La dramática historia Geoffrey Weglarz tiene conmocionada a la ciudad de Nueva York.


Geoffrey F. Weglarz, de 61, tenía una vida normal hasta que la depresión se apoderó de él. Todo cambió cuando empezaron a decirle que ya estaba “demasiado grande” para algunos puestos de la industria de la informática y, desde entonces, todo fue cuesta abajo.

Entonces, un día, sentado en su auto que estacionó en una calle de Nueva York, consumió un veneno que había adquirido en la dark web. Luego, escribió a su hermana Pamela el que sería su último mensaje: “Esta cosa tiene un gusto tan feo como pensé que sería”.

El cuerpo de Geoffrey estuvo una semana en el auto, sentado ahí, sin que ningún vecino lo notase. De hecho, Pamela y Larry, su hermano, lo buscaron sin éxito y hasta hicieron la denuncia en la Policía. Sin embargo, los efectivos locales no los atendieron como pretendían y la burocracia frustró la búsqueda.

Fue un hombre llamado Anthony Greenheck, quien paseando a su perro pasó dos días distintos cerca del vehículo, notó que algo andaba mal. La primera vez pensó que era alguien durmiendo, pero ya la segunda vez se acercó y golpeó la ventana. Al no notar ninguna reacción, llamó al 911. Eso ocurrió el 31 de agosto y el resto es historia.

La policía sacó un cuerpo de un automóvil estacionado en el East Village y estimó que había estado allí dos días. En realidad fue mucho más tiempo. Credito: Bob Krasner.

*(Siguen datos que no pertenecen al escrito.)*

Setup of job 2793:
==> flow/design.v <==
module ALU_STAGE (
  input clock_in,
  input [31:0] a_in,
  input [31:0] b_in,
  input [3:0] uop_in,
  output [31:0] result_out
);
reg [31:0] a_q;
reg [31:0] b_q;
reg [3:0] uop_q;
reg [31:0] result_q;
wire [31:0] alu_result;
ALU #(.DATA_WIDTH(32)) alu0 (
  .a_data_in(a_q),
  .b_data_in(b_q),
  .uop_in(uop_q),
  .result_out(alu_result)
);
always @(posedge clock_in) begin
  a_q <= a_in;
  b_q <= b_in;
  uop_q <= uop_in;
  result_q <= alu_result;
end
assign result_out = result_q;
endmodule
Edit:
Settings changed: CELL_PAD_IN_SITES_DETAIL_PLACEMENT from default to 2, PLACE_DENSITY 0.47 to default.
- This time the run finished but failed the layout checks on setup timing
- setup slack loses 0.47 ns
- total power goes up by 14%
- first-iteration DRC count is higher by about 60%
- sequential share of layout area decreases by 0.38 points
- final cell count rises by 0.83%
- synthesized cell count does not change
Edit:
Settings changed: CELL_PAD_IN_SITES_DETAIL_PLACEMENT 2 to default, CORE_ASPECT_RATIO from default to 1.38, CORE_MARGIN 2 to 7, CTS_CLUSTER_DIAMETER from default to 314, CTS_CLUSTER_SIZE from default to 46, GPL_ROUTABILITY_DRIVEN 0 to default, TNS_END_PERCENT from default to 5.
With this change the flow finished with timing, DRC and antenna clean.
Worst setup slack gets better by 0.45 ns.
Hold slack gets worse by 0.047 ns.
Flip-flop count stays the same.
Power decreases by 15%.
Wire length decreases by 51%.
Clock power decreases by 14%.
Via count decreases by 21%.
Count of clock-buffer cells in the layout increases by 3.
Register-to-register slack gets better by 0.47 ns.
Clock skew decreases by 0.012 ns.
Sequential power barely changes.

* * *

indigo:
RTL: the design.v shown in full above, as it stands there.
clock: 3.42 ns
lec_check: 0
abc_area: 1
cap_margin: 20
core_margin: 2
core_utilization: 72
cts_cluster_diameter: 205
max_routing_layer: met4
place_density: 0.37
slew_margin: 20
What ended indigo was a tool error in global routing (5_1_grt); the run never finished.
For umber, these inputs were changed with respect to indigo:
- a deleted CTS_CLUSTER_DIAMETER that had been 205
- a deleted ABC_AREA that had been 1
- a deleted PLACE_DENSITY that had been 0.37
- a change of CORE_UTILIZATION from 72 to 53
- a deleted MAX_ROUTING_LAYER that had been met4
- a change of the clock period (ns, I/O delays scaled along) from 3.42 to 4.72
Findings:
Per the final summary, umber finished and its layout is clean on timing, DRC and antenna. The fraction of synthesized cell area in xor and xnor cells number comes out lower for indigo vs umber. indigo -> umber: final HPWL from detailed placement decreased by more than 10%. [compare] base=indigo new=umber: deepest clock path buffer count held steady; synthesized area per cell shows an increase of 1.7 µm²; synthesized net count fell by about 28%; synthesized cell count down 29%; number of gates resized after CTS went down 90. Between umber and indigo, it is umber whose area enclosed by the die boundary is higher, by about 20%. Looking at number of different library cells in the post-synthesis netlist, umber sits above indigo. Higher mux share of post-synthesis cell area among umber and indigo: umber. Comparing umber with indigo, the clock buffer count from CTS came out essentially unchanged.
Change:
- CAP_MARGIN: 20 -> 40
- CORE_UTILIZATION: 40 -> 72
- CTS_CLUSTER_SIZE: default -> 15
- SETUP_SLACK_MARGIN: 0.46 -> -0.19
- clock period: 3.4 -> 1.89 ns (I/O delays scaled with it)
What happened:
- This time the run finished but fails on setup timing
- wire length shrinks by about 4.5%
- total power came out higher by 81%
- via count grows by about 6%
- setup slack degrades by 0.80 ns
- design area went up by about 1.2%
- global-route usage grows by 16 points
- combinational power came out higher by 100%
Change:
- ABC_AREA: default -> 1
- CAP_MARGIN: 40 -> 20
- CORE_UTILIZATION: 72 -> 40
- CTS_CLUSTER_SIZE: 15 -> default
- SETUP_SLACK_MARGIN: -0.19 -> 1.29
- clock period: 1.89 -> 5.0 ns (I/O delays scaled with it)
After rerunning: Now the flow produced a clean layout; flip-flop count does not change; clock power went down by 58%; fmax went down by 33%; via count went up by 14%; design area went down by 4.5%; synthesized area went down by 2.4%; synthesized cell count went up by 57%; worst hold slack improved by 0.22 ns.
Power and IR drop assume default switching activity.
--- flow/run.sh ---
#!/bin/bash
# the make line also repeats each setting of config.mk as NAME=value (left out here)
make -C /OpenROAD-flow-scripts/flow DESIGN_CONFIG=/design/flow/config.mk WORK_HOME=/design/flow/orfs CLKGATE_MAP_FILE= finish
--- flow/config.mk ---
export PLATFORM = sky130hd
export DESIGN_NAME = Lowpass
export DESIGN_NICKNAME = Lowpass
export VERILOG_FILES = /design/flow/design.v
export SDC_FILE = /design/flow/constraint.sdc
export NUM_CORES = 4
export LEC_CHECK = 0
export CAP_MARGIN = 20
export CORE_MARGIN = 2
export CORE_UTILIZATION = 40
export HOLD_SLACK_MARGIN = -0.07
export PLACE_DENSITY_LB_ADDON = 0.28
export SLEW_MARGIN = 40
--- flow/constraint.sdc ---
create_clock -name core_clock -period 10.0 [get_ports {clk}]
set_input_delay 2.0000 -clock core_clock [delete_from_list [all_inputs] [get_ports {clk}]]
set_output_delay 2.0000 -clock core_clock [all_outputs]
set_load 0.01 [all_outputs]
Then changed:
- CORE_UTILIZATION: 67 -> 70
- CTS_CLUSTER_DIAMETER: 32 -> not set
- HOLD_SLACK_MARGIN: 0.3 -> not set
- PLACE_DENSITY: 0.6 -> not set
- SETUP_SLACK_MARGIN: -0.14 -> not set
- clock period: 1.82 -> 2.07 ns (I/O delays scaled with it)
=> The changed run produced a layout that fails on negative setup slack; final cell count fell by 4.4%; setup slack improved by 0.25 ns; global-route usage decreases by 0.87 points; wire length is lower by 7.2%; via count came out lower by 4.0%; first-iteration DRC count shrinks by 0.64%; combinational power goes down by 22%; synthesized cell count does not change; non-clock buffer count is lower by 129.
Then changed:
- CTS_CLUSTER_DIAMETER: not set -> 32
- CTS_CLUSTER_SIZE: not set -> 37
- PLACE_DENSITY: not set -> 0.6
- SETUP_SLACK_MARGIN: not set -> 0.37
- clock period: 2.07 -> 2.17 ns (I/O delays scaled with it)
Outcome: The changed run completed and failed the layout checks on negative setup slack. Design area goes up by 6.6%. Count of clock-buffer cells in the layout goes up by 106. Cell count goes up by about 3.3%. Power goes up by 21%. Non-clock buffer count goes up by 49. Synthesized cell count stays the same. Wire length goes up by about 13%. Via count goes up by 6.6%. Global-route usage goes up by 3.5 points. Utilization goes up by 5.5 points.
module measure #(
	parameter N=8,
	parameter WAVE_DIV=249
	)(
	input clk,
	input sample_en,
	input rst_n,
	input [N-1:0] signal_in_unsigned,
	input ma_measure_enable,
	input mf_measure_enable,
    output is_sine_wave,      		 
	output [15:0] freq_out,
	output [N-1:0]papr,				 
	output unsigned[N-1:0] vpp,
	output unsigned[N-1:0] dc_offset,
	output [7:0] ma,
	output [7:0] mf
);
    wire signed[N-1:0] signal_dc_removed;   	 
 	wire signal_rectified;
	wave_cal #(
		.N(N),
		.SAMPLE_POINTS(512),
		.LOG_2_SAMPLE_POINTS(9),
		.JUDGE_THRESHOLD(700),
		.FRE_DIV(WAVE_DIV)
	)wave_cal_inst(
		.clk(clk),
	    .rst_n(rst_n),
	    .data_in_unsigned(signal_in_unsigned),
	    .signal_dc_removed(signal_dc_removed),
	    .vpp(vpp),
		.dc_offset(dc_offset),
		.papr(papr),
	    .is_sine_wave(is_sine_wave)
	);
 	wave_rectifier #(.N(N)) wave_rectifier_inst(
		.clk(clk),
		.rst_n(rst_n),
		.signal_dc_removed(signal_dc_removed),
		.signal_rectified(signal_rectified)
	);
	frequency_counter #(
		.MEASURE_CLK_CNT(400),
		.MEASURE_CLK(20000)
	)frequency_counter_inst(
		.clk(clk),
		.sample_en(sample_en),
		.rst_n(rst_n),
		.signal_in(signal_rectified),
		.freq_out(freq_out)
	);
	ma_measure #(
		.N(N)
	)ma_measure_inst(
		.clk(clk),
		.sample_en(sample_en),
		.rst_n(rst_n),
		.ma_measure_enable(is_sine_wave & ma_measure_enable),
		.vpp(vpp),
		.ma(ma)
	);
	mf_measure #(
		.N(N),
		.FW(14)
	)mf_measure_inst(
		.clk(clk),
		.sample_en(sample_en),
		.rst_n(rst_n),
		.mf_measure_enable(mf_measure_enable),
		.fm_freq(freq_out[13:0]),
		.vpp(vpp),
		.mf(mf)
	);
endmodule
module data_sele(
    input sys_clk,
    input sys_rst_n,
    input [7:0]askdemod_vpp,
    input [9:0]fskdemod_vpp,
    input [7:0]pskdemod_vpp,
    input [7:0]askdemod_dc_offset,
    input [7:0]ask_papr,
    input [9:0]fsk_papr,
    input [7:0]psk_papr,
    input ask_is_sine_wave,
	input fsk_is_sine_wave,
	input [7:0] askdemod_data,
	input [9:0] fskdemod_data,
	input [7:0] pskdemod_data,
	input [39:0] fir_data_out,
	input [15:0] ask_freq_out,
	input [15:0] fsk_freq_out,
	input [15:0] psk_freq_out,
	input [7:0] ma,
    output reg[7:0] demod_data,
    output [7:0] uart_mod_type,
    output [15:0] uart_demod_fre
);
    reg [2:0]  mod_type;
    reg [13:0] demod_fre;
    assign uart_mod_type = {5'd0, mod_type};
    assign uart_demod_fre = {2'd0, demod_fre};
    always @(posedge sys_clk or negedge sys_rst_n) begin
        if(!sys_rst_n)begin
            demod_data <= 8'd0;
            mod_type <= 3'd0;
            demod_fre <= 14'd0;
        end
        else begin
            if(askdemod_dc_offset < 8'd60) begin
                if(ask_papr > 8'd5)begin
                    if(ma >= 8'd30 && ma <= 8'd35)
                        demod_data <= {askdemod_data[6:0], 1'b0};
                    else demod_data <= askdemod_data;
                    demod_fre <= ask_freq_out[13:0];
                    mod_type <= 3'd1;                    
                end
                else begin
                    demod_data <= askdemod_data;
                    demod_fre <= ask_freq_out[13:0];
                    mod_type <= 3'd2;                    
                end
            end
            else if(fsk_papr >= 10'd20)begin
                demod_data <= pskdemod_data;
                mod_type <= 3'd5;                        
                demod_fre <= psk_freq_out[13:0];
            end
            else if(fsk_papr >= 10'd5)begin
                demod_fre <= fsk_freq_out[13:0];
                mod_type <= 3'd3;                        
                if(fsk_freq_out <= 16'd1500)begin
                    demod_data <= {~fskdemod_data[7], fskdemod_data[4:0], 2'b00};
                end
                else if(fsk_freq_out <= 16'd2500)begin
                    demod_data <= {~fskdemod_data[7], fskdemod_data[5:0], 1'b0};
                end
                else demod_data <= {~fskdemod_data[7], fskdemod_data[6:0]};
            end
            else if(|fsk_papr)begin
                demod_data <= fskdemod_data[9:2];
                demod_fre <= fsk_freq_out[13:0];
                mod_type <= 3'd4;                        
            end
            else begin
                mod_type <= 3'd6;                        
            end
        end
    end
endmodule
// caesar_cipher
module caesar_cipher (
   input            clk
  ,input            rst_n
  ,input            ptxt_valid  
  ,input            mode  
  ,input            key_shift_dir_1  
  ,input            key_shift_dir_3  
  ,input      [4:0] key_shift_num_1  
  ,input      [4:0] key_shift_num_3  
  ,input      [7:0] ptxt_char
  ,output reg [7:0] ctxt_char
  ,output reg       err_invalid_key_shift_num
  ,output reg       err_invalid_ptxt_char
  ,output reg       ctx_ready
);
Size: roughly 2500 cells after synthesis, roughly 35 I/O pins.
Settings: LEC_CHECK=0, ABC_AREA=1, CAP_MARGIN=15, CELL_PAD_IN_SITES_DETAIL_PLACEMENT=0, CELL_PAD_IN_SITES_GLOBAL_PLACEMENT=2, CORE_MARGIN=2, CORE_UTILIZATION=29, CTS_CLUSTER_DIAMETER=256, CTS_CLUSTER_SIZE=98, GPL_TIMING_DRIVEN=1, MIN_ROUTING_LAYER=met1, PLACE_DENSITY_LB_ADDON=0.1, SLEW_MARGIN=20, TNS_END_PERCENT=15; clock period 23.0 ns.
run.sh (not shown) runs the stock make flow with config.mk's settings and CLKGATE_MAP_FILE=.
Next try:
Settings changed: ABC_AREA 1 to not set, CELL_PAD_IN_SITES_DETAIL_PLACEMENT 0 to 1, CORE_UTILIZATION 29 to 24, CTS_CLUSTER_DIAMETER 256 to 389, CTS_CLUSTER_SIZE 98 to not set, GPL_TIMING_DRIVEN 1 to 0, TNS_END_PERCENT 15 to 65.
Outcome: Wire length rose by about 36%; core utilization fell by 5.3 points; design area rose by 14%; clock-buffer cell count does not change; maximum frequency fell by 26%; global-route usage hardly moves; critical path depth does not change; setup slack is worse by 4900 ps; first-iteration DRC count fell by about 20%; sequential share of layout area fell by 0.21 points.
Next try:
Settings changed: CAP_MARGIN 15 to 20, CELL_PAD_IN_SITES_GLOBAL_PLACEMENT 2 to not set, CORE_UTILIZATION 24 to 23, CTS_CLUSTER_DIAMETER 389 to not set, GPL_TIMING_DRIVEN 0 to not set, MAX_ROUTING_LAYER set to met4, PLACE_DENSITY_LB_ADDON 0.1 to not set, SLEW_MARGIN 20 to 0, TNS_END_PERCENT 65 to not set.
Clock period 23.0 ns to 14.0 ns, I/O delays scaled along.
Outcome: Die size increases by 4.3%. Core utilization shrinks by 0.92 points.

---

## job 4063
caesar_cipher again, from the RTL that the note above started with.
clock: 10.8 ns
lec_check: 0
cap_margin: 20
core_margin: 2
core_utilization: 68
hold_slack_margin: -0.07
slew_margin: 20
Flow for job 4063 halted at global routing (5_1_grt), error code GRT-0232.
--- input diff job 4063..job 9415 ---
- CORE_UTILIZATION: 68 -> 40
- HOLD_SLACK_MARGIN: -0.07 -> unset
- the clock period (ns, I/O delays scaled along): 10.8 -> 14.0
--- outcome ---
As far as synthesized flop and latch total goes, job 9415 and job 4063 are indistinguishable; the numbers are identical. Job 9415 — placer's final routability congestion estimate about 13% lower, job 4063 as reference. Job 9415 and job 4063 ended up with nearly the same number of standard cells after synthesis. Synthesized area per cell came out exactly the same in job 9415 and job 4063. Going from job 4063 to job 9415, horizontal die dimension grows by 30%. Among job 9415 and job 4063, the run that stopped before the end is job 4063, and it is the only one. Compared with job 4063, placed instance count in job 9415 decreased by a few percent. Placement-stage cell area in job 9415 is 12% lower than in job 4063. Aoi/oai-family share of the synthesized area came out exactly the same in job 9415 and job 4063. Diff job 9415..job 4063 | mux cell area share after synthesis | unchanged.
> inputs changed (job 9415 -> job 3623)
- putting ABC_AREA at 1 where nothing was set
- putting PLACE_DENSITY_LB_ADDON at 0.08 where nothing was set
- putting CTS_CLUSTER_SIZE at 100 where nothing was set
- swapping 40 for 45 in CORE_UTILIZATION
- putting GPL_ROUTABILITY_DRIVEN at 0 where nothing was set
- putting CTS_CLUSTER_DIAMETER at 103 where nothing was set
- putting TNS_END_PERCENT at 10 where nothing was set
--- outcome ---
Job 9415 reports its critical path launch point as key_shift_num_1[0] while job 3623 reports key_shift_num_3[0].
Looking at dominant kind of combinational cell, the AND-OR/OR-AND gates result is from job 9415; the simple AND/OR/NAND/NOR gates one comes from job 3623.
Job 3623 vs job 9415 — wire length per cell after detailed routing dropped 4.6 µm.
Changes observed in job 3623 relative to job 9415: synthesized area shows a reduction of about 11%.
[compare] base=job 9415 new=job 3623: final-report hold violation count closely matched the old numbers; wire length decreased by 11,000 µm relative to the old numbers.
Job 9415 → job 3623: routed length on met2 went down 20%, timing-limited maximum frequency went up 9.2 MHz.
Input changes introduced in job 8613 (baseline for comparison: job 3623):
- a change of SLEW_MARGIN from 20 to 0
- an added GPL_TIMING_DRIVEN of 0
- a change of CORE_UTILIZATION from 45 to 68
- a deleted TNS_END_PERCENT that had been 10
- a deleted PLACE_DENSITY_LB_ADDON that had been 0.08
- a change of CTS_CLUSTER_SIZE from 100 to 27
- an added MIN_ROUTING_LAYER of met1
- an added CELL_PAD_IN_SITES_DETAIL_PLACEMENT of 1
- an added MAX_ROUTING_LAYER of met4
- a change of CTS_CLUSTER_DIAMETER from 103 to 46
Findings:
As far as area share of fa/ha/maj cells after synthesis goes, job 8613 and job 3623 are indistinguishable; the numbers are identical.
Job 3623 -> job 8613: post-synthesis compound-gate area fraction delta 0, exact match
Comparing job 8613 against job 3623, there is no change at all in synthesis area per yosys.
Job 8613 failed in detailed placement (3_5_place_dp) with DPL-0033.
From job 8613 to job 3623, number of standard cells reported by yosys did not move at all.
Setup of old:
## RV32I_Core
module RV32I_Core (
    input  logic        clk,
    input  logic        reset,
    input  logic [31:0] instrCode,
    output logic [31:0] instrMemAddr,
    output logic        dataWe,
    output logic [31:0] dataAddr,
    output logic [31:0] dataWData,
    input  logic [31:0] dataRData,
    output logic        transfer,
    input  logic        ready
);
    logic        regFileWe;
    logic [ 3:0] aluControl;
    logic        aluSrcMuxSel;
    logic [ 2:0] RFWDSrcMuxSel;
    logic        branch;
    logic        jal;
    logic        jalr;
    logic        PCEn;
    ControlUnit U_ControlUnit (.*);
    DataPath U_DataPath (.*);
endmodule
make LEC_CHECK=0 CAP_MARGIN=20 CORE_MARGIN=2 CORE_UTILIZATION=53 SLEW_MARGIN=20 finish   # period 7.32 ns
run.sh (not shown) runs the stock make flow with config.mk's settings and CLKGATE_MAP_FILE=.
Looking at the reports, old completed the entire flow and the layout it produced met the timing, design-rule and antenna checks.
#### Input delta (new over old)
- swapping 53 for 40 in CORE_UTILIZATION
- swapping 7.32 for 8.0 in the clock period (ns, I/O delays scaled along)
==> results <==
Share of the core filled by cells before placement ended up 13 points lower on new than on old. Compared with old, in new data arrival time of the critical path went up by 0.23 ns; number of cell rows went up by 20; horizontal die dimension went up by about 15%; worst setup slack went up by 0.38 ns. Of the two values seen for worst-path cell with the longest stage delay, or4_1 was produced by new and mux4_2 by old. new vs. old: met2 usage in global routing down 9.2 points; routed length on met3 went down 24%; layout net count decreased about 1.1%.


RV32I_Core again, from the RTL that the note above started with.
export LEC_CHECK = 0
export CAP_MARGIN = 15
export CORE_MARGIN = 2
export CORE_UTILIZATION = 72
export CTS_CLUSTER_DIAMETER = 226
export CTS_CLUSTER_SIZE = 33
export HOLD_SLACK_MARGIN = -0.1
export SETUP_SLACK_MARGIN = -0.41
export SLEW_MARGIN = 40
create_clock -name core_clock -period 4.26 [get_ports {clk}]
The starting point stopped in detailed placement (3_5_place_dp).
Change:
Settings changed: HOLD_SLACK_MARGIN -0.1 to not set, SETUP_SLACK_MARGIN -0.41 to not set, SLEW_MARGIN 40 to 20.
Clock period 4.26 ns to 4.37 ns, I/O delays scaled along.
This time the run stopped in clock tree synthesis (4_1_cts) (DPL-0033).
Die area does not change.
Area after synthesis does not change.
Synthesized cell count does not change.
Change:
Settings changed: CAP_MARGIN 15 to 30, CORE_UTILIZATION 72 to 57, CTS_CLUSTER_DIAMETER 226 to 294, CTS_CLUSTER_SIZE 33 to not set, GPL_ROUTABILITY_DRIVEN set to 1, PLACE_DENSITY_LB_ADDON set to 0.2.
Clock period 4.37 ns to 4.07 ns, I/O delays scaled along.
What happened: The changed run finished with setup timing left. Die size increases by a quarter to a third. Area after synthesis is unchanged. Synthesized cell count is unchanged.


RV32I_Core again, from the RTL that the note above started with.
Design RV32I_Core, start of the top module:
module RV32I_Core (
    input  logic        clk,
    input  logic        reset,
    input  logic [31:0] instrCode,
    output logic [31:0] instrMemAddr,
    output logic        dataWe,
    output logic [31:0] dataAddr,
    output logic [31:0] dataWData,
    input  logic [31:0] dataRData,
    output logic        transfer,
    input  logic        ready
);
Settings: LEC_CHECK=0, CAP_MARGIN=20, CORE_MARGIN=2, CORE_UTILIZATION=57, CTS_CLUSTER_DIAMETER=28, MAX_ROUTING_LAYER=met4, SETUP_SLACK_MARGIN=0.97, SLEW_MARGIN=20; clock period 4.07 ns.
The first run completed, yet does not pass: negative setup slack.
Rerun with:
CORE_UTILIZATION = 61   (was 57)
CTS_CLUSTER_DIAMETER = default   (was 28)
CTS_CLUSTER_SIZE = 41   (was default)
SETUP_SLACK_MARGIN = default   (was 0.97)
=> The changed run died in global routing (5_1_grt). Area after synthesis does not change. Die area drops by about 6.5%. Synthesized cell count does not change.
Rerun with:
CORE_UTILIZATION = 40   (was 61)
CTS_CLUSTER_SIZE = default   (was 41)
MAX_ROUTING_LAYER = default   (was met4)
clock period = 7.32 ns   (was 4.07 ns; I/O delays follow)
Effect:
- With this change the flow finished clean
- area after synthesis does not change
- synthesized cell count is unchanged
- die size grows by 52%
Rerun with:
CORE_UTILIZATION = 57   (was 40)
clock period = 4.07 ns   (was 7.32 ns; I/O delays follow)
The new run finished but failed the layout checks on negative setup slack; area after synthesis is unchanged; die area decreases by 30%; total power went up by 94%; sequential power goes up by 78%.
Rerun with:
CORE_UTILIZATION = 58   (was 57)
clock period = 5.42 ns   (was 4.07 ns; I/O delays follow)
Outcome: The changed run completed, yet does not pass: negative setup slack; utilization came out lower by 1.3 points; synthesized area does not change; synthesized cell count is unchanged; sequential cell count is unchanged; non-clock buffer count drops by 384; power goes down by 24%; count of clock-buffer cells in the layout goes up by 10; combinational power decreases by 28%; hold slack degrades by 34 ps; design area came out lower by about 3.4%.
Rerun with:
CAP_MARGIN = 30   (was 20)
CORE_UTILIZATION = 72   (was 58)
CTS_CLUSTER_DIAMETER = 42   (was default)
CTS_CLUSTER_SIZE = 63   (was default)
GPL_ROUTABILITY_DRIVEN = 1   (was default)
PLACE_DENSITY = 0.41   (was default)
SETUP_SLACK_MARGIN = 2.94   (was default)
SLEW_MARGIN = 15   (was 20)
clock period = 9.99 ns   (was 5.42 ns; I/O delays follow)
=> Now the flow ended with an error in global routing (5_1_grt) with GRT-0232. Die area fell by 19%. Synthesized area is unchanged. Synthesized cell count is unchanged.
No activity file was given, so power comes from the tool's default toggle rates.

Geoffrey Weglarz nació en 1957 en el estado de Florida y estudió programación, ciencia y tecnología. Hizo carrera, se casó y tuvo un hijo. Pero en 2007, Hyperion Solutions, la empresa en la que trabajaba, fue adquirida por Oracle. Le ofrecieron otro puesto, pero él renunció y se fue a Dell. Pero no duró mucho en esa empresa y también se fue.

Y entonces su vida se vino abajo. Aplicó a 481 trabajos sin tener suerte y en marzo de 2013 tuvo que cambiar su apellido por Corbis, tras haber sido noticia nacional por discutir con una empleada de McDonald’s embarazada y tirarle una hamburguesa en la cara.

Dos de los hermanos de Geoffrey Weglarz, Pamela Lindemann y Larry Weglarz, llamaron repetidamente al 911 durante una semana, y pidieron en vano que los oficiales buscaran a su hermano. Crédito: Edelheit para The New York Times.

Así, su vida se vino abajo y un día llamó a su hermana y le contó que tomaría veneno: “De esta forma, cuando esté preparado, podré irme sin dolor y rápido”. Y lamentablemente cumplió su promesa.